At a congressional hearing Tuesday, Deputy Chief Information Officer of the Centers for Medicare and Medicaid Services Henry Chao said while the front end of the site — the part most people actually see, where you can compare plans and apply for enrollment — was finished for the Oct. 1 rollout, the backend is still a long way from completion.

"The back office systems, the accounting systems, the payment systems, they still need to be [built]," Chao said.

UPDATE: Department of Health and Human Services spokeswoman Joanne Peters told BuzzFeed in an email it's actually the other way around, meaning 30 to 40% of the website still needs to be built.

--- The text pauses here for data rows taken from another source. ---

===== src/matrix_scan.sv =====
`timescale 1ns/1ps

module matrix_scan #(
	parameter int fetch_cycles = 4
) (
	input  logic                                   clk_in,
	input  logic                                   reset,
	input  logic                                   enable,
	output logic [led_matrix_pkg::column_bits-1:0] column_address,
	output logic [led_matrix_pkg::row_bits-1:0]    row_address,
	output logic                                   pixel_load_start,
	output logic                                   shift_strobe,
	output logic                                   latch,
	output logic                                   blank,
	output logic [led_matrix_pkg::row_bits-1:0]    row_out,
	output logic                                   frame_done
);

	// one column takes fetch_cycles + 1 cycles, phase 0 .. fetch_cycles
	localparam int phase_bits = $clog2(fetch_cycles + 1);
	localparam logic [phase_bits-1:0] last_phase = phase_bits'(fetch_cycles);

	logic                  active;
	logic                  latch_cycle;
	logic [phase_bits-1:0] phase;

	// fetch kicks off at phase 0, the fetched pair is shifted at the last phase
	assign pixel_load_start = active && !latch_cycle && (phase == '0);
	assign shift_strobe     = active && !latch_cycle && (phase == last_phase);
	assign latch            = latch_cycle;

	// last row of the frame finishes with this latch
	assign frame_done = latch_cycle && (row_address == '1);

	// panel stays dark while the scan is stopped
	assign blank = !active;

	always_ff @(posedge clk_in) begin
		if (reset) begin
			active         <= 1'b0;
			latch_cycle    <= 1'b0;
			phase          <= '0;
			column_address <= '0;
			row_address    <= '0;
			row_out        <= '0;
		end else begin
			latch_cycle <= 1'b0;
			if (!active) begin
				// idle, wait for enable with the counters at the frame start
				phase          <= '0;
				column_address <= '0;
				row_address    <= '0;
				if (enable) begin
					active <= 1'b1;
				end
			end else if (latch_cycle) begin
				// row boundary, only place where the scan may stop
				row_address <= row_address + 1'b1;
				phase       <= '0;
				if (!enable) begin
					active <= 1'b0;
				end
			end else if (phase == last_phase) begin
				phase          <= '0;
				column_address <= column_address + 1'b1;
				if (column_address == '1) begin
					// 64th column shifted, latch next cycle
					latch_cycle <= 1'b1;
					row_out     <= row_address;
				end
			end else begin
				phase <= phase + 1'b1;
			end
		end
	end

endmodule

Here's her full statement:

The parts of the Marketplace that were essential for consumers to be able to apply for eligibility and select a plan were live on October 1. The additional functionality that has not been launched has to do with pieces that are not needed until 2014. The Federally Facilitated Marketplace is comprised of distinct pieces of functionality that, together, make up the full integrated system--plan management, eligibility and enrollment and financial management. As we have said, CMS prioritized essential functionality to be live on Oct 1 to ensure that consumers would be able to apply for eligibility and select a plan. Other functionality will come online over time. This is a complex project with a short timeline -- and as such issues were prioritized to meet the October 1 launch date. As part of this prioritization, back end tools, including Financial Management, Monthly Enrollment Reconciliation and Risk Adjustment, which are not consumer facing and not essential until 2014 will be rolled out in the coming months.